Failing to see a problem here. First, including unnatural deaths in life expectancy models does not tell us anything. How about counting when people die from natural causes? That would tell me, "Hey, if I live a healthy life, eat right and exercise, I can expect to live to about 78.9 years old." If you include heroin overdoses (and wars, murder-by-police, etc, etc), that tells me nothing of how long I can expect live if I live healthily.
As a libertarian, freedom of the people to make their own decisions (and realize the consequences of those decisions) is paramount. This goes for killing yourself by overdose.
And lastly, in an article posted on your site just today, includes social security as one of largest financial burdens we currently face. The longer people live past their usefulness to society, the more of a drain they become on social security. When SSA was created, life expectancy was around 67. So you retire at 65, live 2 years off SS, then die. Now, SSA are trying to pay almost 14 years of retirement. Basic math tells you this is not sustainable. I understand minor changes have been made, such as I believe I cannot retire until 67 1/2, but I believe this is of little consequence. I understand everyone wants to live forever. News flash: You wont.
life expectancy is only down for those who abuse themselves through drugs alcohol etc or encounter cops so no need to panic
Or, how about, it is not the government's job to do any goddamned thing to manage life expectancy?
So what we're saying is that the life expectancy metric is basically valueless mental masturbation and creative statistics?
It's because we're living in Trump's AmeriKKKa. Wake up, sheeple!
No mention of the correlation to medicaid expansion due to barrycare? Gosh, I'm shocked. Maybe if the researchers voted on it it would be worthy of mention.
Not only what they did with Oxycontin, but making hydrocodone (Vicodin, Norco) Schedule II so docs can't call it in.
The prohibitionists will say deaths due to opioid abuse and include vicodin as if it is a major contributor. It is not.as the article says, it is mostly heroin, fentanyl or other very strong opioids, usually acquired off the black market, or if gotten from a doc, mixed with benzos, alcohol, Ambien etc.

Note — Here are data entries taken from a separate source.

<file path="src/rtl/seq_mul_chunked.sv">
// Multi-cycle chunked multiplier: one CHUNK x CHUNK partial product per clock
// is accumulated into a full-width sum, behind a valid/ready handshake.
module seq_mul_chunked #(
    parameter int unsigned A_WIDTH = 32,
    parameter int unsigned B_WIDTH = 32,
    parameter int unsigned CHUNK   = 16,
    parameter int unsigned SIGNED  = 0
) (
    input  logic                       clk,
    input  logic                       rst_n,
    input  logic                       in_valid,
    output logic                       in_ready,
    input  logic [A_WIDTH-1:0]         A,
    input  logic [B_WIDTH-1:0]         B,
    output logic                       out_valid,
    input  logic                       out_ready,
    output logic [A_WIDTH+B_WIDTH-1:0] Y
);

    // CH guards the derived divisions so a bad CHUNK reaches the check below
    localparam int unsigned CH = (CHUNK < 1) ? 1 : CHUNK;
    localparam int unsigned NA = A_WIDTH / CH;
    localparam int unsigned NB = B_WIDTH / CH;
    localparam int unsigned YW = A_WIDTH + B_WIDTH;
    localparam int unsigned PW = 2 * CH;
    localparam int unsigned IW = (NA > 1) ? $clog2(NA) : 1;
    localparam int unsigned JW = (NB > 1) ? $clog2(NB) : 1;

    generate
        if ((CHUNK < 1) || (A_WIDTH % CH != 0) || (B_WIDTH % CH != 0)
            || (A_WIDTH == 0) || (B_WIDTH == 0)) begin : g_bad_params
            $error("seq_mul_chunked: A_WIDTH and B_WIDTH must be non-zero multiples of CHUNK >= 1");
        end
    endgenerate

    typedef enum logic [1:0] {
        S_IDLE = 2'd0,
        S_RUN  = 2'd1,
        S_DONE = 2'd2
    } state_t;

    state_t            r_state;
    logic [A_WIDTH-1:0] r_a;
    logic [B_WIDTH-1:0] r_b;
    logic              r_neg;
    logic [IW-1:0]     r_i;
    logic [JW-1:0]     r_j;
    logic [YW-1:0]     r_acc;
    logic [YW-1:0]     r_y;
    logic              r_out_valid;

    logic              w_a_neg;
    logic              w_b_neg;
    logic [A_WIDTH-1:0] w_a_mag;
    logic [B_WIDTH-1:0] w_b_mag;
    logic [CH-1:0]     w_a_chunk;
    logic [CH-1:0]     w_b_chunk;
    logic [PW-1:0]     w_pp;
    logic [YW-1:0]     w_pp_sh;
    logic [YW-1:0]     w_acc_next;
    logic              w_i_last;
    logic              w_last;

    // Operand magnitudes; the most negative value maps onto its unsigned magnitude
    always_comb begin
        w_a_neg = (SIGNED != 0) && A[A_WIDTH-1];
        w_b_neg = (SIGNED != 0) && B[B_WIDTH-1];
        w_a_mag = w_a_neg ? A_WIDTH'(-A) : A;
        w_b_mag = w_b_neg ? B_WIDTH'(-B) : B;
    end

    // One partial product per step, weighted by the combined chunk position
    always_comb begin
        w_a_chunk  = CH'(r_a >> (32'(r_i) * CH));
        w_b_chunk  = CH'(r_b >> (32'(r_j) * CH));
        w_pp       = PW'(w_a_chunk) * PW'(w_b_chunk);
        w_pp_sh    = YW'(w_pp) << ((32'(r_i) + 32'(r_j)) * CH);
        w_acc_next = r_acc + w_pp_sh;
        w_i_last   = (32'(r_i) == NA - 1);
        w_last     = w_i_last && (32'(r_j) == NB - 1);
    end

    always_ff @(posedge clk) begin
        if (!rst_n) begin
            r_state     <= S_IDLE;
            r_a         <= '0;
            r_b         <= '0;
            r_neg       <= 1'b0;
            r_i         <= '0;
            r_j         <= '0;
            r_acc       <= '0;
            r_y         <= '0;
            r_out_valid <= 1'b0;
        end else begin
            case (r_state)
                S_IDLE: begin
                    if (in_valid) begin
                        r_a     <= w_a_mag;
                        r_b     <= w_b_mag;
                        r_neg   <= w_a_neg ^ w_b_neg;
                        r_acc   <= '0;
                        r_i     <= '0;
                        r_j     <= '0;
                        r_state <= S_RUN;
                    end
                end
                S_RUN: begin
                    r_acc <= w_acc_next;
                    if (w_i_last) begin
                        r_i <= '0;
                        r_j <= r_j + 1'b1;
                    end else begin
                        r_i <= r_i + 1'b1;
                    end
                    // Sign is applied on the same edge the last partial product lands
                    if (w_last) begin
                        r_y         <= r_neg ? YW'(-w_acc_next) : w_acc_next;
                        r_out_valid <= 1'b1;
                        r_state     <= S_DONE;
                    end
                end
                S_DONE: begin
                    if (out_ready) begin
                        r_out_valid <= 1'b0;
                        r_state     <= S_IDLE;
                    end
                end
                default: begin
                    r_out_valid <= 1'b0;
                    r_state     <= S_IDLE;
                end
            endcase
        end
    end

    assign in_ready  = (r_state == S_IDLE);
    assign out_valid = r_out_valid;
    assign Y         = r_y;

endmodule

</file>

Seriously, I don't know of anyone who died because they took 10 mg of vicodin twice a day for a prolonged period of time.

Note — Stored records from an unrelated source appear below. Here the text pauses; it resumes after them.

<file path="config.mk">
export PLATFORM = sky130hd
export DESIGN_NAME = glitch_monitor_ctrl
export DESIGN_NICKNAME = d
export VERILOG_FILES = /design/src/rtl/glitch_monitor_ctrl.sv
export SDC_FILE = /design/constraint.sdc
export NUM_CORES = 1
export LEC_CHECK = 0
export ABC_AREA = 1
export CAP_MARGIN = 0
export CORE_ASPECT_RATIO = 0.8
export CORE_MARGIN = 2
export CORE_UTILIZATION = 50
export DETAILED_ROUTE_END_ITERATION = 16
export PLACE_DENSITY = 0.7
export REMOVE_ABC_BUFFERS = 1
export SLEW_MARGIN = 20
export SYNTH_ARGS = -nofsm -noshare
export SYNTH_HDL_FRONTEND = slang
export SYNTH_SLANG_ARGS = --single-unit
</file>
<file path="constraint.sdc">
create_clock -name clk_i -period 4 [get_ports clk_i]
set_input_delay 0.8 -clock clk_i [delete_from_list [all_inputs] [get_ports clk_i]]
set_output_delay 0.8 -clock clk_i [all_outputs]
set_load 0.02 [all_outputs]
</file>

So, if you're not a junkie, your life expectancy didn't drop at all, got it.
(And yes, legalizing smack would probably fix it far better than quadrupling down on prohibition, and I remain all for that.
Hell, people in chronic pain would probably live longer.

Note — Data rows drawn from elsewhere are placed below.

File: config.mk
export PLATFORM = sky130hd
export DESIGN_NAME = fir_engine_param
export DESIGN_NICKNAME = d
export VERILOG_FILES = /design/src/rtl/fir_engine_param.sv
export SDC_FILE = /design/constraint.sdc
export NUM_CORES = 1
export LEC_CHECK = 0
export ABC_AREA = 1
export CAP_MARGIN = 20
export CELL_PAD_IN_SITES_DETAIL_PLACEMENT = 1
export CELL_PAD_IN_SITES_GLOBAL_PLACEMENT = 1
export CORE_ASPECT_RATIO = 0.9
export CORE_MARGIN = 4
export CORE_UTILIZATION = 44
export CTS_CLUSTER_SIZE = 8
export DETAILED_ROUTE_END_ITERATION = 8
export GPL_TIMING_DRIVEN = 0
export PLACE_DENSITY_LB_ADDON = 0.1
export SLEW_MARGIN = 5
export SYNTH_ARGS = -nofsm -noshare
export SYNTH_HDL_FRONTEND = slang
export SYNTH_SLANG_ARGS = --single-unit
export TNS_END_PERCENT = 50
File: constraint.sdc
create_clock -name clk -period 7 [get_ports clk]
set_input_delay 1.05 -clock clk [delete_from_list [all_inputs] [get_ports clk]]
set_output_delay 1.05 -clock clk [all_outputs]
set_load 0.005 [all_outputs]
File: src/rtl/fir_engine_param.sv
// FIR engine over an external synchronous memory: sequential MAC or fully pipelined per job.
// Build option FIR_PIPE_MODE_EN adds the pipelined mode (PIPE/DRAIN states, parallel products).

module fir_engine_param #(
  parameter int DATA_W = 8,
  parameter int COEF_W = 8,
  parameter int TAPS   = 4,
  parameter int ADDR_W = 10,
  parameter int SHIFT  = 0
) (
  input  logic                     clk,
  input  logic                     rst_n,
  input  logic                     start,
  input  logic                     mode,
  input  logic [ADDR_W-1:0]        in_addr,
  input  logic [ADDR_W-1:0]        out_addr,
  input  logic [ADDR_W-1:0]        sample_count,
  input  logic                     coef_we,
  input  logic [$clog2(TAPS)-1:0]  coef_idx,
  input  logic [COEF_W-1:0]        coef_data,
  output logic                     rd_en,
  output logic [ADDR_W-1:0]        rd_addr,
  input  logic [DATA_W-1:0]        rd_data,
  output logic                     wr_en,
  output logic [ADDR_W-1:0]        wr_addr,
  output logic [DATA_W-1:0]        wr_data,
  output logic                     busy,
  output logic                     done,
  output logic [31:0]              cycle_count,
  output logic [2:0]               state
);

  localparam int IW = $clog2(TAPS);
  localparam int PW = DATA_W + COEF_W;
  localparam int AW = PW + IW;
  localparam logic signed [AW-1:0] SAT_MAX = {{(AW-DATA_W+1){1'b0}}, {(DATA_W-1){1'b1}}};
  localparam logic signed [AW-1:0] SAT_MIN = ~SAT_MAX;

  typedef enum logic [2:0] {
    S_IDLE  = 3'd0,
    S_READ  = 3'd1,
    S_CAPT  = 3'd2,
    S_MAC   = 3'd3,
    S_WRITE = 3'd4,
    S_PIPE  = 3'd5,
    S_DRAIN = 3'd6,
    S_DONE  = 3'd7
  } state_t;

  state_t state_q, state_d;

  logic signed [COEF_W-1:0] coef     [TAPS];
  logic signed [DATA_W-1:0] dline    [TAPS];
  logic signed [DATA_W-1:0] dl_shift [TAPS];
  logic signed [AW-1:0]     acc;
  logic signed [PW-1:0]     mac_prod;
  logic [IW-1:0]            tap;
  logic [ADDR_W-1:0]        in_q, out_q, cnt_q, rd_n, wr_n, last_idx;
  logic [31:0]              cyc_q;
  logic                     accept, seq_wr;
  logic                     pipe_sel, pipe_shift, s2_vld;
  logic [DATA_W-1:0]        s2_data;

  function automatic logic [DATA_W-1:0] saturate(input logic signed [AW-1:0] a);
    logic signed [AW-1:0] s;
    s = a >>> SHIFT;
    if (s > SAT_MAX)      saturate = SAT_MAX[DATA_W-1:0];
    else if (s < SAT_MIN) saturate = SAT_MIN[DATA_W-1:0];
    else                  saturate = s[DATA_W-1:0];
  endfunction

  function automatic logic signed [PW-1:0] mul(input logic signed [COEF_W-1:0] c,
                                               input logic signed [DATA_W-1:0] d);
    mul = PW'(c) * PW'(d);
  endfunction

  // A new job can be accepted whenever busy is low, including the DONE cycle.
  assign accept   = start && (state_q == S_IDLE || state_q == S_DONE);
  assign last_idx = cnt_q - 1'b1;
  assign mac_prod = mul(coef[tap], dline[tap]);

  always_comb begin
    dl_shift[0] = $signed(rd_data);
    for (int k = 1; k < TAPS; k++) dl_shift[k] = dline[k-1];
  end

  always_comb begin
    state_d = state_q;
    case (state_q)
      S_IDLE, S_DONE: begin
        state_d = S_IDLE;
        if (accept) begin
          if (sample_count == '0) state_d = S_DONE;
          else if (pipe_sel)      state_d = S_PIPE;
          else                    state_d = S_READ;
        end
      end
      S_READ:  state_d = S_CAPT;
      S_CAPT:  state_d = S_MAC;
      S_MAC:   if (tap == IW'(TAPS-1)) state_d = S_WRITE;
      S_WRITE: state_d = (wr_n == last_idx) ? S_DONE : S_READ;
`ifdef FIR_PIPE_MODE_EN
      S_PIPE:  if (rd_n == last_idx) state_d = S_DRAIN;
      S_DRAIN: if (s2_vld && wr_n == last_idx) state_d = S_DONE;
`endif
      default: state_d = S_IDLE;
    endcase
  end

  assign busy        = !(state_q == S_IDLE || state_q == S_DONE);
  assign done        = (state_q == S_DONE);
  assign state       = state_q;
  assign cycle_count = cyc_q;
  assign rd_en       = (state_q == S_READ) || (state_q == S_PIPE);
  assign rd_addr     = rd_en ? in_q + rd_n : '0;
  assign seq_wr      = (state_q == S_WRITE);
  assign wr_en       = seq_wr || s2_vld;
  assign wr_addr     = wr_en ? out_q + wr_n : '0;
  assign wr_data     = seq_wr ? saturate(acc) : (s2_vld ? s2_data : '0);

  always_ff @(posedge clk or negedge rst_n) begin
    if (!rst_n) begin
      state_q <= S_IDLE;
      in_q    <= '0;
      out_q   <= '0;
      cnt_q   <= '0;
      rd_n    <= '0;
      wr_n    <= '0;
      tap     <= '0;
      acc     <= '0;
      cyc_q   <= '0;
      for (int k = 0; k < TAPS; k++) dline[k] <= '0;
    end else begin
      state_q <= state_d;
      if (accept) begin
        in_q  <= in_addr;
        out_q <= out_addr;
        cnt_q <= sample_count;
        rd_n  <= '0;
        wr_n  <= '0;
        cyc_q <= '0;
        for (int k = 0; k < TAPS; k++) dline[k] <= '0;
      end else begin
        if (busy)  cyc_q <= cyc_q + 32'd1;
        if (rd_en) rd_n  <= rd_n + 1'b1;
        if (wr_en) wr_n  <= wr_n + 1'b1;
        if (state_q == S_CAPT || pipe_shift)
          for (int k = 0; k < TAPS; k++) dline[k] <= dl_shift[k];
      end
      if (state_q == S_CAPT) begin
        acc <= '0;
        tap <= '0;
      end else if (state_q == S_MAC) begin
        acc <= acc + AW'(mac_prod);
        tap <= tap + 1'b1;
      end
    end
  end

  // Coefficients survive across jobs; only reset restores the identity filter.
  always_ff @(posedge clk or negedge rst_n) begin
    if (!rst_n) begin
      coef[0] <= COEF_W'(1) << SHIFT;
      for (int k = 1; k < TAPS; k++) coef[k] <= '0;
    end else if (coef_we && !busy && (int'(coef_idx) < TAPS)) begin
      coef[coef_idx] <= coef_data;
    end
  end

`ifdef FIR_PIPE_MODE_EN
  logic                 rd_pend, s1_vld;
  logic signed [PW-1:0] prod_q [TAPS];
  logic signed [AW-1:0] prod_sum;

  always_comb begin
    prod_sum = '0;
    for (int k = 0; k < TAPS; k++) prod_sum = prod_sum + AW'(prod_q[k]);
  end

  // rd_en -> data returns -> stage 1 products -> stage 2 sum/saturate; write 3 cycles after read.
  always_ff @(posedge clk or negedge rst_n) begin
    if (!rst_n) begin
      rd_pend <= 1'b0;
      s1_vld  <= 1'b0;
      s2_vld  <= 1'b0;
      s2_data <= '0;
      for (int k = 0; k < TAPS; k++) prod_q[k] <= '0;
    end else begin
      rd_pend <= (state_q == S_PIPE);
      s1_vld  <= rd_pend;
      s2_vld  <= s1_vld;
      if (rd_pend)
        for (int k = 0; k < TAPS; k++) prod_q[k] <= mul(coef[k], dl_shift[k]);
      if (s1_vld) s2_data <= saturate(prod_sum);
    end
  end

  assign pipe_shift = rd_pend;
  assign pipe_sel   = mode;
`else
  logic unused_mode;
  assign unused_mode = mode;
  assign pipe_shift  = 1'b0;
  assign pipe_sel    = 1'b0;
  assign s2_vld      = 1'b0;
  assign s2_data     = '0;
`endif

endmodule

======== Yosys cells after proc, flatten, opt, wreduce, memory -nomap -nowiden ========
Index checks and enable logic that the tools add are counted.
cells by class
  muxes and demuxes ....................... 31
  eq/ne operators ......................... 10
  shift-type cells ........................ 0
  multipliers ............................. 1
  divide/modulo/power cells ............... 0
  order comparisons ....................... 5
  reduce and logical (&&, ||, !) cells .... 13
  bitwise logic cells ..................... 2
  add/subtract/negate cells ............... 8
operators with widths
  cell                                                          number
  two-way mux 32 bit                                            4
  two-way mux 8 bit                                             8
  two-way mux 10 bit                                            6
  two-way mux 18 bit                                            2
  adder 32 x 1 -> 32 bit (second input constant)                1
  binary-select mux 8 bit (select 2 bit)                        2
  bitwise mux 32 bit                                            1
  adder 10 x 1 -> 10 bit (second input constant)                2
  adder 10 bit                                                  2
  adder 18 x 16 -> 18 bit                                       1
  > comparator 18 x 8 -> 1 bit (second input constant)          1
  less-than comparator 18 x 8 -> 1 bit (second input constant)  1
  demux 8 bit (select 2 bit)                                    1
  multiplier 8 x 8 -> 16 bit                                    1
  case mux 3 bit (5 select lines)                               1
  two-way mux 3 bit                                             4
  == test 10 bit                                                1
  logical NOT 10 bit                                            1
  subtractor 10 x 1 -> 10 bit (second input constant)           1
  == test 3 bit (second input constant)                         3
  nonzero test 2 bit                                            4
  == test 3 x 2 -> 1 bit (second input constant)                2
  greater-or-equal comparator 3 bit (second input constant)     2
  inverter 2 -> 3 bit                                           2
  other kinds (11)                                              16
word-level totals
  memory bits (read-only) ................. 0
  bits in writable memories ............... 0
  latch bits .............................. 0
  memories kept ........................... 0
  output and inout port bits .............. 67
  bits in registers ....................... 169

======== Longest topological paths before layout ========
  word-level depth ........................ 8
  depth in mapped cells ................... 27

======== Worst setup path after synthesis ========
OpenSTA, ideal clock, no wires.
  path kind ............................... flip-flop to flip-flop
  start point ............................. reg tap[0]
  end point ............................... reg acc[16]
  data arrival time ....................... 5545 ps
  required time ........................... 6874 ps
  library setup time ...................... 126 ps
  slack ................................... 1329 ps
  stages on the path, launching flop included .. 23
  buffers on the path ..................... 2
  cell sequence ........................... dfrtp_1 -> buf_2 -> inv_2 -> clkbuf_1 -> nand2_1 -> a32oi_1 -> inv_1 -> nor2_1 -> fa_1 -> fa_1 -> fa_1 -> inv_1 -> fa_1 -> inv_1 -> ha_1 -> ha_1 -> inv_1 -> nor3_1 -> nand3_1 -> nand4_1 -> nand2_1 -> nand2_1 -> o21ai_0
between the ends
  word-level cells in the longest chain between the ends .. 8
  elaborated cells on any way between the ends .. 11
  those cells by class .................... 1 x add/sub; 1 x mul; 8 x mux; 1 x bitwise
RTL lines
  what                                                  line  source
  start, declared                                       57    logic [IW-1:0] tap;
  start signal, assigned                                155   tap <= tap + 1'b1;
  inverter 2 -> 3 bit (not written as such) *           80    assign mac_prod = mul(coef[tap], dline[tap]);
  binary-select mux 8 bit (select 2 bit)                80
  two-way mux 8 bit (not written as such) (2 in a row)  80
  multiplier 8 x 8 -> 16 bit *                          74    mul = PW'(c) * PW'(d);
  adder 18 x 16 -> 18 bit *                             154   acc <= acc + AW'(mac_prod);
  two-way mux 18 bit *                                  153   end else if (state_q == S_MAC) begin
  two-way mux 18 bit *                                  150   if (state_q == S_CAPT) begin
  end signal, assigned                                  154
  end, declared                                         55    logic signed [AW-1:0] acc;
Mark *: on every way between the ends. The rest lies on a longest branch, timed or not. The select of a mux whose other input is x is not followed.
A chain may end at the register's enable or synchronous reset.

======== Worst setup path in the final report ========
  start point ............................. reg tap[1]
  end point ............................... reg acc[13]
The elaborated chain is that of the path after synthesis.

==> results.toml <==
[clock_network]
postCtsSetupBuffers = 0
cts_buffer_depth = 2
cts_tree = "built"
numClockSinks = 169
clock_latency_ps = 450
cts_made_buffers = 17
path_clk_slew_ps = 70
cts-htree-levels = 4
cts_hold_buf = 0
cts_root_buffer = "clkbuf_16"

[setup_path]
crit_type = "reg -> reg"
crit_path_end_kind = "register"
critPathMaxStageDelay_ps = 590
arrival_ps = 6790
cp-start-kind = "register"
worstPathMaxFanout = 11
path_common_cell = "fa_1"
crit_slowest_cell = "fa_1"
cp.required_ps = 7330
cp_cell_sequence = "inv_1 > clkbuf_1 > a21oi_1 > a32oi_1 > inv_1 > nor2_2 > inv_1 > fa_1 > inv_1 > fa_1 > fa_1 > fa_1 > fa_1 > ha_1 > nand2_1 > nor2_1 > nand2_1 > a21oi_1 > o21ai_0 > nand3_1 > nand2_1"
cp_top_family = "adder cells"
timing.critical_path.buf_inv = 5

[cells_and_area]
final_cell_area_mm2 = 0.01498
fillers = 3541
postLayoutCoreUtil = 0.5320
syn2layout_area_growth_pct = 18.03
n_antenna_cell = 0
drive_gt1_frac = 0.04751
register_area_mm2 = 0.004230
fin_nets = 1997
multi_input_area_mm2 = 0.007157

[logic_synthesis]
ys.flop_type = "dfrtp_1"
ys_ff_latch = 169
synthesis.area_mm2 = 0.01269
ys_seq_area_frac = 0.3333
yosysMostFrequentCell = "nand2_1"
synth_commonest_cells = "nand2_1 (418), inv_1 (288), dfrtp_1 (168)"
yosys.area.top_type = "dfrtp_1"
synth_top_area_share = 0.3313
synth_nets = 1858
ys_types = 46
ys_warn_count = 0
avgSynthCellArea_um2 = 7.654
ys_async_sr_fraction = 1.000
synth_edf_count = 0
synth_cells = 1658
ys_top_cells_by_area = "dfrtp_1 (33%), fa_1 (13%), nand2_1 (12%), inv_1 (8.5%), ha_1 (6.4%)"

[routing]
routedWlPerCell_um = 18.31
firstDrtPassIters = 5
ant_nets = 0
first_iter_violations = 561
drc = 0
vias = 11714
vias_per_cell = 5.398
wirelength_um = 39740

[grt]
grt_pass1_wl_um = 67120
grt_pass1_vias = 12913
grt.total_usage = 0.2615
antenna_found_initial = 0
grt-ovfl-total = 0
grt_max_degree = 97

[sta]
tightest_slew_ps = 1070
hold_viol_final = 0
post-route-min-period_ps = 6468
clock.fmax_ghz = 0.1546
setup_violations = 0
rsz0062_at_grt = "false"
fin_crit_sh = 0.9240
final_max_slew_viol_count = 0
max-slew-margin-rel = 0.2864
skew_ps = 15.15

[floorplanning]
dieArea_mm2 = 0.03163
pin_count = 120
die_w_um = 187.0
core_mm2 = 0.02816
initial_core_util = 0.4507
row_count = 58
die_h_um = 169.1

[placed_design]
place_congestion = 0.8681
dp_hpwl_um = 30940
dpl_cell_area_mm2 = 0.01436
portBuffers = 118

[flow_run]
maxCapViolCount = 0

[hold_path]
hold_path.class = "reg -> reg"

[run_status]
status = "complete, no violations"
metrics by stage:
| step | cells | hold slack, ps | setup WS (ps) | setup TNS, ps |
|---|---|---|---|---|
| after global placement | 2136 | 458.6 | -2448 | -407650 |
| final | 2170 | 480.8 | 531.7 | 0 |
| after floorplan | 1658 | 443.9 | 1329 | 0 |
| after detailed placement | 2138 | 467.1 | 291.1 | 0 |
| after global routing | 2170 | 509.4 | 33.98 | 0 |
| after CTS | 2170 | 483.4 | 210.3 | 0 |
placed cells by master, fill, tap and decap left out, types with 65 or more instances in the layout:
| master | n |
|---|---|
| a21oi_1 | 79 |
| inv_1 | 288 |
| ha_1 | 65 |
| nand3_1 | 78 |
| clkdlybuf4s50_1 | 117 |
| dfrtp_1 | 168 |
| o21ai_0 | 102 |
| nand2_1 | 418 |
| fa_1 | 82 |
| nor2_1 | 155 |
cell families after synthesis:
kind of cell	synth area share
XOR/XNOR	0.01380
AND/OR/NAND/NOR	0.2413
AO/OA/AOI/OAI	0.1152
flip-flops	0.3333
adder cells (fa/ha/maj)	0.1934
buffers and inverters	0.1029
worst paths after layout:
path	from	end	slack [ps]	depth (start not counted)
max in group asynchronous	rst_n	cnt_q[7]$_DFFE_PN0P_	5530	2
worst max register to register	tap[1]$_DFFE_PN0P_	acc[13]$_DFFE_PN0P_	530	21
worst max-delay path	tap[1]$_DFFE_PN0P_	acc[13]$_DFFE_PN0P_	530	21
worst min register to register	dl_shift[21]$_DFFE_PN0P_	dl_shift[21]$_DFFE_PN0P_	480	2
worst min-delay path	dl_shift[21]$_DFFE_PN0P_	dl_shift[21]$_DFFE_PN0P_	480	2
min in group asynchronous	rst_n	coef[13]$_DFFE_PN0P_	630	1
per-layer routing:
| metal | track usage | vias up | part of all wire |
|---|---|---|---|
| li1 | - | 5555 | - |
| met1 | 0.3422 | 5876 | 0.45 |
| met2 | 0.4615 | 227 | 0.49 |
| met3 | 0.03567 | 56 | 0.034 |
| met4 | 0.06975 | 0 | 0.020 |
| met5 | 0 | - | 0 |
registers in the layout (all words and copies together), names as in the netlist:
| signal | count |
|---|---|
| out_q | 10 |
| in_q | 10 |
| dl_shift | 24 |
| state | 3 |
| rd_n | 10 |
| dline | 8 |
| cnt_q | 10 |
| acc | 18 |
| wr_n | 10 |
| coef | 32 |
| cycle_count | 32 |
| tap | 2 |
final cells by class:
class / instances / area share
plain buffers: 42 / 0.01303
clock buffers: 17 / 0.02840
clock inverters: 15 / 0.01261
inverters: 296 / 0.07417
multi-input cells: 1151 / 0.4778
flip-flops and latches: 169 / 0.2824
well taps: 360 / 0.03007
repair buffers: 120 / 0.08152
what timing repair did:
item,4_1_cts,5_1_grt
gates resized for setup,0,1
hold endpoints to repair,0,0
setup endpoints to repair,0,9
worst min-delay path, delay by kind of cell, from the launching register on:
| family | cells | cell delay [ps] |
|---|---|---|
| buf+inv | 1 | 40 |
| compound gates | 1 | 60 |
| flops | 1 | 350 |
Power is left out: the tool's default activity adds up to more than one toggle a clock period on the data nets, which glitch-free logic cannot reach.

But who thinks that's gonna matter, when we got drug warring to do?)
The funny thing is that socialized medicine just decreased the US life expectancy, and yet they're now calling for more healthcare spending to fix it.
Always remember, and never let any socialist you get into an argument with forget:
The Drug War IS Socialized Medicine.
It can't be due to opioid overdose deaths--Reason said that there WAS no opioid problem. That the so-called 'opioid epidemic' was hysteria.
We see a lot of addicted people in the emergency department; as for the vast majority of them, if somehow or other the drugs were magically taken away from them, they would, as a general rule, not live happy, productive, or long lives. It's more like a prolonged suicide that eats up a lot of time and resources. RX drugs may be preferred, but there's always illicit street drugs and of course alcohol to substitute.
ObamaCare kills!
I'm sure it's just a coincidence that back-to-back decreases in life expectancy coincide with the full implementation of ObamaCare, but this should put an end to the nonsense that ObamaCare generally improves health outcomes any better than it achieves affordable care.
For more background on how to handle the "opioid crisis," read the insightful reporting of my Reason colleague Mike Riggs here and here.
Riggs' reporting is more about stopping the deaths, not stopping the addiction crisis. Sure, it's humane-- kind of, but it doesn't fix the problem.